Recorded information >>
^^^^^^^^^^^^^^^^

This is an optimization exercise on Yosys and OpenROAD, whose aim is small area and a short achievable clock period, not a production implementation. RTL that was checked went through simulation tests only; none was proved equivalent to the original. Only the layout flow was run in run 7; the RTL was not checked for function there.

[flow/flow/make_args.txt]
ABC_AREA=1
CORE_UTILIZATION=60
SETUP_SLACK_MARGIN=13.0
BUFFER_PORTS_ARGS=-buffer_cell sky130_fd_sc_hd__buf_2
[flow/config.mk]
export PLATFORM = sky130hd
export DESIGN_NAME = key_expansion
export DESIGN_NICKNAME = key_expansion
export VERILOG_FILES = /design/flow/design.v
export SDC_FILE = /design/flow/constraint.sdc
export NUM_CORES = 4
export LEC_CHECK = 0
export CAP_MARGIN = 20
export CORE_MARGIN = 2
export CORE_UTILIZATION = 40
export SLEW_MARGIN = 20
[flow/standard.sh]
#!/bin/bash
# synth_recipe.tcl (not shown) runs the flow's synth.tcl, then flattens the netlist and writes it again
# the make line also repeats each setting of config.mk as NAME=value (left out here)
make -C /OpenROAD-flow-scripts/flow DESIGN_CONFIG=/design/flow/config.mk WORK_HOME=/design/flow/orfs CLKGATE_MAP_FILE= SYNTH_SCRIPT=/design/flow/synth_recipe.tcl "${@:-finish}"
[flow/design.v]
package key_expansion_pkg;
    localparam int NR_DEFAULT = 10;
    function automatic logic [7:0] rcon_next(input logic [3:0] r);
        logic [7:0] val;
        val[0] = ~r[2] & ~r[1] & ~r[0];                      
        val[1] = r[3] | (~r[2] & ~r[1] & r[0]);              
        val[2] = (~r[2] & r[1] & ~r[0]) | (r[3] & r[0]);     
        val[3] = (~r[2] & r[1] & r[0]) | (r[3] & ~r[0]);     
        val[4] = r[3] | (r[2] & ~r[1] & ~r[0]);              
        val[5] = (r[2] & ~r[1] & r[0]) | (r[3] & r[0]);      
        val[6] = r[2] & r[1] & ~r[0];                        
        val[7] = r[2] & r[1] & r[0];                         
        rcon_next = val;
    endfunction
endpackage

^^^^^^^^^^^^^^^^

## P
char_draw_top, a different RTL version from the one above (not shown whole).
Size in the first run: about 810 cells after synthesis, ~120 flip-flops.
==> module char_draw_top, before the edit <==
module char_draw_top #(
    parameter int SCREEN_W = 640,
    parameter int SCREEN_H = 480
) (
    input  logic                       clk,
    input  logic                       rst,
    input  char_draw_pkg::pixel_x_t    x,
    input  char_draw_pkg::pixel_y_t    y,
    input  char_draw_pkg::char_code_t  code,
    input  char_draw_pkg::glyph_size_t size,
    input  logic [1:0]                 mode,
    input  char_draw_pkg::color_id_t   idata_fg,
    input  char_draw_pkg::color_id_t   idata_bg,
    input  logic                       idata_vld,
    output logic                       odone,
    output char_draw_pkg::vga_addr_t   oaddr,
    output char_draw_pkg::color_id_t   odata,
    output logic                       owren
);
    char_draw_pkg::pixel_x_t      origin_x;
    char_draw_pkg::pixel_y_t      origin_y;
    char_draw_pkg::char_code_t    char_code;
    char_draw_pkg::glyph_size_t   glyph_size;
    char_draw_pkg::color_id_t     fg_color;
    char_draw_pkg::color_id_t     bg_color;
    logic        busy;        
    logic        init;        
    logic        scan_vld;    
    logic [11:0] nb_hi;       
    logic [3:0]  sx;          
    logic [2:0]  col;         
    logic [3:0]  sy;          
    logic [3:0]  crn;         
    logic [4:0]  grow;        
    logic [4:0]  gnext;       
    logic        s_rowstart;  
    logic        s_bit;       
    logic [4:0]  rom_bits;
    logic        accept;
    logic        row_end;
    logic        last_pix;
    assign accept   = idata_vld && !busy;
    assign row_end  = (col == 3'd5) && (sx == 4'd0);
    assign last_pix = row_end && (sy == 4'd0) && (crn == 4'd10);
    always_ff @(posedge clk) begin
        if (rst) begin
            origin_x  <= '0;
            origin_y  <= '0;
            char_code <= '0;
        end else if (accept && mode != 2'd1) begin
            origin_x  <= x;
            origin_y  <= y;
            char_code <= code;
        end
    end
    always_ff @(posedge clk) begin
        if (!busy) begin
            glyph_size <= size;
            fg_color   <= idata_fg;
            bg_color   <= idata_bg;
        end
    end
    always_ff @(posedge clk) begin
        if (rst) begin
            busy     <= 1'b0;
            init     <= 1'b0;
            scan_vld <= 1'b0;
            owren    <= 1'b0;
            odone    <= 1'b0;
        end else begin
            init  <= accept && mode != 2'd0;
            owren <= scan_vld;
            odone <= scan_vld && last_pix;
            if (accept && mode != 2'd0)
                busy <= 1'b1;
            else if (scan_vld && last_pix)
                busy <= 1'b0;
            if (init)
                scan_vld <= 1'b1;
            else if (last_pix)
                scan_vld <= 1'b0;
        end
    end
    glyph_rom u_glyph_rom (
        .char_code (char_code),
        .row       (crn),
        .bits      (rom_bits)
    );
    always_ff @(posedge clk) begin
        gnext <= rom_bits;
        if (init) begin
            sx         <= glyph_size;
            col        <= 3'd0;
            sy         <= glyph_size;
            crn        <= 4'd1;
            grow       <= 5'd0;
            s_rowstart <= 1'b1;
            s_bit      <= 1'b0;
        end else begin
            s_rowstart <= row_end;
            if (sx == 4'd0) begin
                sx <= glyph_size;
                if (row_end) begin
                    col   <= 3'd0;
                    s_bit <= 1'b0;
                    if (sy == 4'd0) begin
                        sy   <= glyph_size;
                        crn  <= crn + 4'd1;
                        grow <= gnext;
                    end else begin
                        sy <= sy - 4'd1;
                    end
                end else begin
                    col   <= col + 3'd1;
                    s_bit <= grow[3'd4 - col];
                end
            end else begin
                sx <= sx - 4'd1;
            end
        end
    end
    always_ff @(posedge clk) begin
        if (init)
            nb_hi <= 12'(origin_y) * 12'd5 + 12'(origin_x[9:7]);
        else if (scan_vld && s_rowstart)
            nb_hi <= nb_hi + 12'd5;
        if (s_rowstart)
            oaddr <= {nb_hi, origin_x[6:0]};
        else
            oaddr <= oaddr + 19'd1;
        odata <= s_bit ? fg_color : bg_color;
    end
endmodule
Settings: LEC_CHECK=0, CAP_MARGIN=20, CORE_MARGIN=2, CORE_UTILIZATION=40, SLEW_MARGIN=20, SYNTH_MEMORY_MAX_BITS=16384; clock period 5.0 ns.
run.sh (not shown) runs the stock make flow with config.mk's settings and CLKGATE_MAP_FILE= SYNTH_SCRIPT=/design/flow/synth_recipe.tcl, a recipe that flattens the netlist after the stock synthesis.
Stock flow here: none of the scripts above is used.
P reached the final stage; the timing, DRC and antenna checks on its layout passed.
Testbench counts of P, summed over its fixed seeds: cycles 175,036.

^^^^^^^^^^^^^^^^

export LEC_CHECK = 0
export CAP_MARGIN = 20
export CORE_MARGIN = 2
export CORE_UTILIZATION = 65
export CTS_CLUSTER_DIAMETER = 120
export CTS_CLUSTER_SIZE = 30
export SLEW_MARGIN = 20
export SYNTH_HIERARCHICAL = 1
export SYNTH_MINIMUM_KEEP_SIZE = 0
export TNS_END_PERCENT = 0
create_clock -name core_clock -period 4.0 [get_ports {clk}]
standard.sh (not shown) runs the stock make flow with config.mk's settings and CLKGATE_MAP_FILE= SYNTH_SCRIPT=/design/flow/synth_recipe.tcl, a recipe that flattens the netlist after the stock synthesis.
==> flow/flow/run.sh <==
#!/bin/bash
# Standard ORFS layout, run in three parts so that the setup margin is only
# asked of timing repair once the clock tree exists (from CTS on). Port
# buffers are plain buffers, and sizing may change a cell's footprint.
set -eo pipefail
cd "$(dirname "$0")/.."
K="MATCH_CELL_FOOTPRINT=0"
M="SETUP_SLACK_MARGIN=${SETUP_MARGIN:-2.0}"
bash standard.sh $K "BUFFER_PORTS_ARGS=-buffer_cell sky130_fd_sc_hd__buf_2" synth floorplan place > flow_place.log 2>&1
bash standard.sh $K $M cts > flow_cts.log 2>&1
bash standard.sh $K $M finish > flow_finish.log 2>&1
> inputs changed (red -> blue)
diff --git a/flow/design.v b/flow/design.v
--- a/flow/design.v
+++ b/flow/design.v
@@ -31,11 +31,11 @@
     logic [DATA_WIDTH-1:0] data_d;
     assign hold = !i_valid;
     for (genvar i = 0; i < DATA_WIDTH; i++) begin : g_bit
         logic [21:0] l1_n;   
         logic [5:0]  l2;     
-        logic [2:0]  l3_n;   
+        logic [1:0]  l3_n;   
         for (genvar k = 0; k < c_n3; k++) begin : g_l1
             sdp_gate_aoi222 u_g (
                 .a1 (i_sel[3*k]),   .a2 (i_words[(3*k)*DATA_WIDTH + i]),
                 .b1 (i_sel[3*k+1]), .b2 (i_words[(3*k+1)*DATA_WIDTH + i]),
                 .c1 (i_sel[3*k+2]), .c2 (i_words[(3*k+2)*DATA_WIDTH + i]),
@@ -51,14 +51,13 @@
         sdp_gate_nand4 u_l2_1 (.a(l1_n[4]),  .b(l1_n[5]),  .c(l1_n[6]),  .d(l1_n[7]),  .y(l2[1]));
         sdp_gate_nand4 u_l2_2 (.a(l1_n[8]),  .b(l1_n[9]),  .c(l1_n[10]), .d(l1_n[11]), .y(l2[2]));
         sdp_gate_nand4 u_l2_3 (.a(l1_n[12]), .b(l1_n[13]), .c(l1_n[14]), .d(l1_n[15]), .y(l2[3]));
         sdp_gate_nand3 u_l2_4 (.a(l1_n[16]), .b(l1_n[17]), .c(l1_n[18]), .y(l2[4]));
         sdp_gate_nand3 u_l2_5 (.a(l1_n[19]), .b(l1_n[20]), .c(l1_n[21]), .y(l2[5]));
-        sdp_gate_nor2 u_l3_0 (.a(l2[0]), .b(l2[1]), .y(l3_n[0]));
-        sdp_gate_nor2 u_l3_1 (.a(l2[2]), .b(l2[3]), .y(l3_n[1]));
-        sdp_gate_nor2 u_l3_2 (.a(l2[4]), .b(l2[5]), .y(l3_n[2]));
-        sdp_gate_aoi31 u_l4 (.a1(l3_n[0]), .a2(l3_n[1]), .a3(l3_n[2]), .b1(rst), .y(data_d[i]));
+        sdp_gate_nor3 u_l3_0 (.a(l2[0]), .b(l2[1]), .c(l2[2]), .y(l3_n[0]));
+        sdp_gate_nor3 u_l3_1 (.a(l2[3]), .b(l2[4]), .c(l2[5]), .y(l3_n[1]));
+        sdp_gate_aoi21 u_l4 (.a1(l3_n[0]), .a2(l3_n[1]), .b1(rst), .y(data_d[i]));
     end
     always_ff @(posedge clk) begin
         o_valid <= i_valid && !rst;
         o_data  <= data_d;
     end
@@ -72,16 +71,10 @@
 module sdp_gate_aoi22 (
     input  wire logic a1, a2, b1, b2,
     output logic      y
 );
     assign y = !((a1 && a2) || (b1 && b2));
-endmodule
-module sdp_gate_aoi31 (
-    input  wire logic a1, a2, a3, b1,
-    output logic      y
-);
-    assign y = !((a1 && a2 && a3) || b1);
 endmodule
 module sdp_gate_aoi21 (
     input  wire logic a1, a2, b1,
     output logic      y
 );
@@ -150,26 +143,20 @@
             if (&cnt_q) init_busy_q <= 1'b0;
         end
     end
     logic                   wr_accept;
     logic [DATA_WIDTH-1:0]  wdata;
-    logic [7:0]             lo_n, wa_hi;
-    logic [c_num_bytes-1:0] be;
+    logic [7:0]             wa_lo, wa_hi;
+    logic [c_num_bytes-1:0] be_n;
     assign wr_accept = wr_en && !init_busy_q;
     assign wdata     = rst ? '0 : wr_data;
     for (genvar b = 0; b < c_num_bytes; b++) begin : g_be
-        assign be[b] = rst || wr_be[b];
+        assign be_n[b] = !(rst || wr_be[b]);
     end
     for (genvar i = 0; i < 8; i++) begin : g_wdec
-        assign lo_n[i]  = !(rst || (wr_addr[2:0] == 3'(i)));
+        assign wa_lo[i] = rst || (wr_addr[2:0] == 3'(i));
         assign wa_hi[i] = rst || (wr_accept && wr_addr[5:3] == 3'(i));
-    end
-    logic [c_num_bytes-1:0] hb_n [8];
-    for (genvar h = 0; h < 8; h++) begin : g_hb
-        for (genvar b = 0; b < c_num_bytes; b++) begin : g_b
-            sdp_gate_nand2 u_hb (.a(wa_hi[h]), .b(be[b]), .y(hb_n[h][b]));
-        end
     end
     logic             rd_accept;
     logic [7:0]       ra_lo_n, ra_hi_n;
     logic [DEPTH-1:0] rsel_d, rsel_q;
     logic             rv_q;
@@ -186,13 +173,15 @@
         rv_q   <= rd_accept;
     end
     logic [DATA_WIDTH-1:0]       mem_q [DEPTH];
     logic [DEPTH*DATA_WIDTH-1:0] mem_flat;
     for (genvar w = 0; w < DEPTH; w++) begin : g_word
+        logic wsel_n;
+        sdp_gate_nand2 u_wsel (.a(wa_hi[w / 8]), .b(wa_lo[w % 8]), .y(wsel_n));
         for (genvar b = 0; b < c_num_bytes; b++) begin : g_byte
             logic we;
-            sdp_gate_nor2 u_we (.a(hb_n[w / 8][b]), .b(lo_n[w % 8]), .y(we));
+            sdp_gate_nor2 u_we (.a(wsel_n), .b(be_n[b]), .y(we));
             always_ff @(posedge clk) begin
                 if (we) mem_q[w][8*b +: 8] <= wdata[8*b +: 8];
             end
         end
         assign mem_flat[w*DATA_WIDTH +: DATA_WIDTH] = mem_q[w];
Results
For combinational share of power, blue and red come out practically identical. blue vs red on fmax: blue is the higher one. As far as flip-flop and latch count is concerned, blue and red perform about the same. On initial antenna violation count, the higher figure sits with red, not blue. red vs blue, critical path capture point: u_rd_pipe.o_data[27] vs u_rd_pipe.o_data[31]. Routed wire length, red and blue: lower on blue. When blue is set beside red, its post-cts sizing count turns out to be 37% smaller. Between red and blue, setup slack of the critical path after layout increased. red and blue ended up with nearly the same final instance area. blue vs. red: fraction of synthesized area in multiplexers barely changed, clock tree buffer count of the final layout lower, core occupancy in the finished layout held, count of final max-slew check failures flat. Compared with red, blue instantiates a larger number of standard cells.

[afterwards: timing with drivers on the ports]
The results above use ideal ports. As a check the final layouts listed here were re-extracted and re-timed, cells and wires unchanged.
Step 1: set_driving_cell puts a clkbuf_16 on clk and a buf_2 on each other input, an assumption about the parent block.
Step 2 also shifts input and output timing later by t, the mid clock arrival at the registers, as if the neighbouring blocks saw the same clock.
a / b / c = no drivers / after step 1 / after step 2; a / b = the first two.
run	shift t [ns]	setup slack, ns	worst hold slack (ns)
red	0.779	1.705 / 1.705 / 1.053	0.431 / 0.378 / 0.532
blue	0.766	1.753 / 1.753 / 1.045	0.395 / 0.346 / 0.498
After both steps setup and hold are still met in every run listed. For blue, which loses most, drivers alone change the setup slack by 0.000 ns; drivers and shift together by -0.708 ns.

^^^^^^^^^^^^^^^^

Task details >> Sift the material for lines with the string "hold". Copy each one found.

Response >>
     assign hold = !i_valid;
run	shift t [ns]	setup slack, ns	worst hold slack (ns)
After both steps setup and hold are still met in every run listed. For blue, which loses most, drivers alone change the setup slack by 0.000 ns; drivers and shift together by -0.708 ns.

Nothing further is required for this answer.